(Records from a dataset)
**src/rtl/memory_access.sv**
```systemverilog
// Load/store unit: one result at a time, 1-cycle writeback for ALU ops, bus ops wait for ack or timeout.
// Backpressure: o_ready is high only while idle; a result is taken when i_valid && o_ready.
module memory_access #(
    parameter int unsigned TIMEOUT_CYCLES = 255
) (
    input  logic        i_clk,
    input  logic        i_rst,
    input  logic        i_valid,
    output logic        o_ready,
    input  logic        i_is_reg_write,
    input  logic        i_is_mem_read,
    input  logic        i_is_mem_write,
    input  logic [2:0]  i_funct3,
    input  logic [31:0] i_mem_address,
    input  logic [31:0] i_mem_data,
    input  logic [31:0] i_reg_data,
    input  logic [4:0]  i_rd_id,
    output logic        o_dmem_req,
    output logic        o_dmem_we,
    output logic [31:0] o_dmem_addr,
    output logic [3:0]  o_dmem_be,
    output logic [31:0] o_dmem_wdata,
    input  logic        i_dmem_ack,
    input  logic [31:0] i_dmem_rdata,
    output logic        o_wb_valid,
    output logic        o_wb_reg_write,
    output logic [4:0]  o_wb_rd_id,
    output logic [31:0] o_wb_data,
    output logic        o_misaligned,
    output logic        o_bus_error
);

    typedef enum logic [1:0] {IDLE, BUS, WB} state_t;

    localparam logic [7:0] CNT_LAST = 8'(TIMEOUT_CYCLES - 1);

    state_t      state_q;
    logic [7:0]  cnt_q;
    logic [2:0]  f3_q;
    logic [1:0]  off_q;
    logic        reg_write_q;

    logic        ready_q;
    logic        req_q;
    logic        we_q;
    logic [31:0] addr_q;
    logic [3:0]  be_q;
    logic [31:0] wdata_q;
    logic        wb_valid_q;
    logic        wb_reg_write_q;
    logic [4:0]  wb_rd_id_q;
    logic [31:0] wb_data_q;
    logic        misaligned_q;
    logic        bus_error_q;

    logic        is_mem_d;
    logic        misalign_d;
    logic [3:0]  be_d;
    logic [31:0] wdata_d;
    logic [7:0]  ld_byte_d;
    logic [15:0] ld_half_d;
    logic [31:0] load_d;

    assign is_mem_d = i_is_mem_read | i_is_mem_write;

    // Size decode from funct3[1:0]; the sign bit funct3[2] only matters for loads.
    always_comb begin
        be_d       = 4'b1111;
        wdata_d    = i_mem_data;
        misalign_d = 1'b0;
        case (i_funct3[1:0])
            2'b00: begin
                be_d    = 4'b0001 << i_mem_address[1:0];
                wdata_d = {4{i_mem_data[7:0]}};
            end
            2'b01: begin
                be_d       = 4'b0011 << i_mem_address[1:0];
                wdata_d    = {2{i_mem_data[15:0]}};
                misalign_d = i_mem_address[0];
            end
            default: begin
                be_d       = 4'b1111;
                wdata_d    = i_mem_data;
                misalign_d = |i_mem_address[1:0];
            end
        endcase
    end

    assign ld_byte_d = i_dmem_rdata[{off_q, 3'b000} +: 8];
    assign ld_half_d = i_dmem_rdata[{off_q[1], 4'b0000} +: 16];

    always_comb begin
        load_d = i_dmem_rdata;
        case (f3_q)
            3'b000:  load_d = {{24{ld_byte_d[7]}}, ld_byte_d};
            3'b100:  load_d = {24'd0, ld_byte_d};
            3'b001:  load_d = {{16{ld_half_d[15]}}, ld_half_d};
            3'b101:  load_d = {16'd0, ld_half_d};
            default: load_d = i_dmem_rdata;
        endcase
    end

    always_ff @(posedge i_clk or posedge i_rst) begin
        if (i_rst) begin
            state_q        <= IDLE;
            cnt_q          <= 8'd0;
            f3_q           <= 3'd0;
            off_q          <= 2'd0;
            reg_write_q    <= 1'b0;
            ready_q        <= 1'b1;
            req_q          <= 1'b0;
            we_q           <= 1'b0;
            addr_q         <= 32'd0;
            be_q           <= 4'd0;
            wdata_q        <= 32'd0;
            wb_valid_q     <= 1'b0;
            wb_reg_write_q <= 1'b0;
            wb_rd_id_q     <= 5'd0;
            wb_data_q      <= 32'd0;
            misaligned_q   <= 1'b0;
            bus_error_q    <= 1'b0;
        end else begin
            case (state_q)
                IDLE: begin
                    if (i_valid) begin
                        ready_q     <= 1'b0;
                        cnt_q       <= 8'd0;
                        f3_q        <= i_funct3;
                        off_q       <= i_mem_address[1:0];
                        reg_write_q <= i_is_reg_write;
                        wb_rd_id_q  <= i_rd_id;
                        if (!is_mem_d) begin
                            state_q        <= WB;
                            wb_valid_q     <= 1'b1;
                            wb_reg_write_q <= i_is_reg_write;
                            wb_data_q      <= i_reg_data;
                        end else if (misalign_d) begin
                            state_q        <= WB;
                            wb_valid_q     <= 1'b1;
                            wb_reg_write_q <= 1'b0;
                            wb_data_q      <= 32'd0;
                            misaligned_q   <= 1'b1;
                        end else begin
                            // A set write flag makes it a store even if read is also set.
                            state_q <= BUS;
                            req_q   <= 1'b1;
                            we_q    <= i_is_mem_write;
                            addr_q  <= {i_mem_address[31:2], 2'b00};
                            be_q    <= be_d;
                            wdata_q <= wdata_d;
                        end
                    end
                end
                BUS: begin
                    if (i_dmem_ack) begin
                        state_q        <= WB;
                        req_q          <= 1'b0;
                        wb_valid_q     <= 1'b1;
                        wb_reg_write_q <= we_q ? 1'b0 : reg_write_q;
                        wb_data_q      <= we_q ? 32'd0 : load_d;
                    end else if (cnt_q == CNT_LAST) begin
                        state_q        <= WB;
                        req_q          <= 1'b0;
                        wb_valid_q     <= 1'b1;
                        wb_reg_write_q <= 1'b0;
                        wb_data_q      <= 32'd0;
                        bus_error_q    <= 1'b1;
                        cnt_q          <= cnt_q + 8'd1;
                    end else begin
                        cnt_q <= cnt_q + 8'd1;
                    end
                end
                WB: begin
                    state_q        <= IDLE;
                    ready_q        <= 1'b1;
                    cnt_q          <= 8'd0;
                    wb_valid_q     <= 1'b0;
                    wb_reg_write_q <= 1'b0;
                    misaligned_q   <= 1'b0;
                    bus_error_q    <= 1'b0;
                end
                default: begin
                    state_q <= IDLE;
                    ready_q <= 1'b1;
                    req_q   <= 1'b0;
                end
            endcase
        end
    end

    assign o_ready        = ready_q;
    assign o_dmem_req     = req_q;
    assign o_dmem_we      = we_q;
    assign o_dmem_addr    = addr_q;
    assign o_dmem_be      = be_q;
    assign o_dmem_wdata   = wdata_q;
    assign o_wb_valid     = wb_valid_q;
    assign o_wb_reg_write = wb_reg_write_q;
    assign o_wb_rd_id     = wb_rd_id_q;
    assign o_wb_data      = wb_data_q;
    assign o_misaligned   = misaligned_q;
    assign o_bus_error    = bus_error_q;

endmodule

```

■ **What you should do**
The output should match the records above exactly, entry for entry.

■ **Finished exercise**
**src/rtl/memory_access.sv**
```systemverilog
// Load/store unit: one result at a time, 1-cycle writeback for ALU ops, bus ops wait for ack or timeout.
// Backpressure: o_ready is high only while idle; a result is taken when i_valid && o_ready.
module memory_access #(
    parameter int unsigned TIMEOUT_CYCLES = 255
) (
    input  logic        i_clk,
    input  logic        i_rst,
    input  logic        i_valid,
    output logic        o_ready,
    input  logic        i_is_reg_write,
    input  logic        i_is_mem_read,
    input  logic        i_is_mem_write,
    input  logic [2:0]  i_funct3,
    input  logic [31:0] i_mem_address,
    input  logic [31:0] i_mem_data,
    input  logic [31:0] i_reg_data,
    input  logic [4:0]  i_rd_id,
    output logic        o_dmem_req,
    output logic        o_dmem_we,
    output logic [31:0] o_dmem_addr,
    output logic [3:0]  o_dmem_be,
    output logic [31:0] o_dmem_wdata,
    input  logic        i_dmem_ack,
    input  logic [31:0] i_dmem_rdata,
    output logic        o_wb_valid,
    output logic        o_wb_reg_write,
    output logic [4:0]  o_wb_rd_id,
    output logic [31:0] o_wb_data,
    output logic        o_misaligned,
    output logic        o_bus_error
);

    typedef enum logic [1:0] {IDLE, BUS, WB} state_t;

    localparam logic [7:0] CNT_LAST = 8'(TIMEOUT_CYCLES - 1);

    state_t      state_q;
    logic [7:0]  cnt_q;
    logic [2:0]  f3_q;
    logic [1:0]  off_q;
    logic        reg_write_q;

    logic        ready_q;
    logic        req_q;
    logic        we_q;
    logic [31:0] addr_q;
    logic [3:0]  be_q;
    logic [31:0] wdata_q;
    logic        wb_valid_q;
    logic        wb_reg_write_q;
    logic [4:0]  wb_rd_id_q;
    logic [31:0] wb_data_q;
    logic        misaligned_q;
    logic        bus_error_q;

    logic        is_mem_d;
    logic        misalign_d;
    logic [3:0]  be_d;
    logic [31:0] wdata_d;
    logic [7:0]  ld_byte_d;
    logic [15:0] ld_half_d;
    logic [31:0] load_d;

    assign is_mem_d = i_is_mem_read | i_is_mem_write;

    // Size decode from funct3[1:0]; the sign bit funct3[2] only matters for loads.
    always_comb begin
        be_d       = 4'b1111;
        wdata_d    = i_mem_data;
        misalign_d = 1'b0;
        case (i_funct3[1:0])
            2'b00: begin
                be_d    = 4'b0001 << i_mem_address[1:0];
                wdata_d = {4{i_mem_data[7:0]}};
            end
            2'b01: begin
                be_d       = 4'b0011 << i_mem_address[1:0];
                wdata_d    = {2{i_mem_data[15:0]}};
                misalign_d = i_mem_address[0];
            end
            default: begin
                be_d       = 4'b1111;
                wdata_d    = i_mem_data;
                misalign_d = |i_mem_address[1:0];
            end
        endcase
    end

    assign ld_byte_d = i_dmem_rdata[{off_q, 3'b000} +: 8];
    assign ld_half_d = i_dmem_rdata[{off_q[1], 4'b0000} +: 16];

    always_comb begin
        load_d = i_dmem_rdata;
        case (f3_q)
            3'b000:  load_d = {{24{ld_byte_d[7]}}, ld_byte_d};
            3'b100:  load_d = {24'd0, ld_byte_d};
            3'b001:  load_d = {{16{ld_half_d[15]}}, ld_half_d};
            3'b101:  load_d = {16'd0, ld_half_d};
            default: load_d = i_dmem_rdata;
        endcase
    end

    always_ff @(posedge i_clk or posedge i_rst) begin
        if (i_rst) begin
            state_q        <= IDLE;
            cnt_q          <= 8'd0;
            f3_q           <= 3'd0;
            off_q          <= 2'd0;
            reg_write_q    <= 1'b0;
            ready_q        <= 1'b1;
            req_q          <= 1'b0;
            we_q           <= 1'b0;
            addr_q         <= 32'd0;
            be_q           <= 4'd0;
            wdata_q        <= 32'd0;
            wb_valid_q     <= 1'b0;
            wb_reg_write_q <= 1'b0;
            wb_rd_id_q     <= 5'd0;
            wb_data_q      <= 32'd0;
            misaligned_q   <= 1'b0;
            bus_error_q    <= 1'b0;
        end else begin
            case (state_q)
                IDLE: begin
                    if (i_valid) begin
                        ready_q     <= 1'b0;
                        cnt_q       <= 8'd0;
                        f3_q        <= i_funct3;
                        off_q       <= i_mem_address[1:0];
                        reg_write_q <= i_is_reg_write;
                        wb_rd_id_q  <= i_rd_id;
                        if (!is_mem_d) begin
                            state_q        <= WB;
                            wb_valid_q     <= 1'b1;
                            wb_reg_write_q <= i_is_reg_write;
                            wb_data_q      <= i_reg_data;
                        end else if (misalign_d) begin
                            state_q        <= WB;
                            wb_valid_q     <= 1'b1;
                            wb_reg_write_q <= 1'b0;
                            wb_data_q      <= 32'd0;
                            misaligned_q   <= 1'b1;
                        end else begin
                            // A set write flag makes it a store even if read is also set.
                            state_q <= BUS;
                            req_q   <= 1'b1;
                            we_q    <= i_is_mem_write;
                            addr_q  <= {i_mem_address[31:2], 2'b00};
                            be_q    <= be_d;
                            wdata_q <= wdata_d;
                        end
                    end
                end
                BUS: begin
                    if (i_dmem_ack) begin
                        state_q        <= WB;
                        req_q          <= 1'b0;
                        wb_valid_q     <= 1'b1;
                        wb_reg_write_q <= we_q ? 1'b0 : reg_write_q;
                        wb_data_q      <= we_q ? 32'd0 : load_d;
                    end else if (cnt_q == CNT_LAST) begin
                        state_q        <= WB;
                        req_q          <= 1'b0;
                        wb_valid_q     <= 1'b1;
                        wb_reg_write_q <= 1'b0;
                        wb_data_q      <= 32'd0;
                        bus_error_q    <= 1'b1;
                        cnt_q          <= cnt_q + 8'd1;
                    end else begin
                        cnt_q <= cnt_q + 8'd1;
                    end
                end
                WB: begin
                    state_q        <= IDLE;
                    ready_q        <= 1'b1;
                    cnt_q          <= 8'd0;
                    wb_valid_q     <= 1'b0;
                    wb_reg_write_q <= 1'b0;
                    misaligned_q   <= 1'b0;
                    bus_error_q    <= 1'b0;
                end
                default: begin
                    state_q <= IDLE;
                    ready_q <= 1'b1;
                    req_q   <= 1'b0;
                end
            endcase
        end
    end

    assign o_ready        = ready_q;
    assign o_dmem_req     = req_q;
    assign o_dmem_we      = we_q;
    assign o_dmem_addr    = addr_q;
    assign o_dmem_be      = be_q;
    assign o_dmem_wdata   = wdata_q;
    assign o_wb_valid     = wb_valid_q;
    assign o_wb_reg_write = wb_reg_write_q;
    assign o_wb_rd_id     = wb_rd_id_q;
    assign o_wb_data      = wb_data_q;
    assign o_misaligned   = misaligned_q;
    assign o_bus_error    = bus_error_q;

endmodule

```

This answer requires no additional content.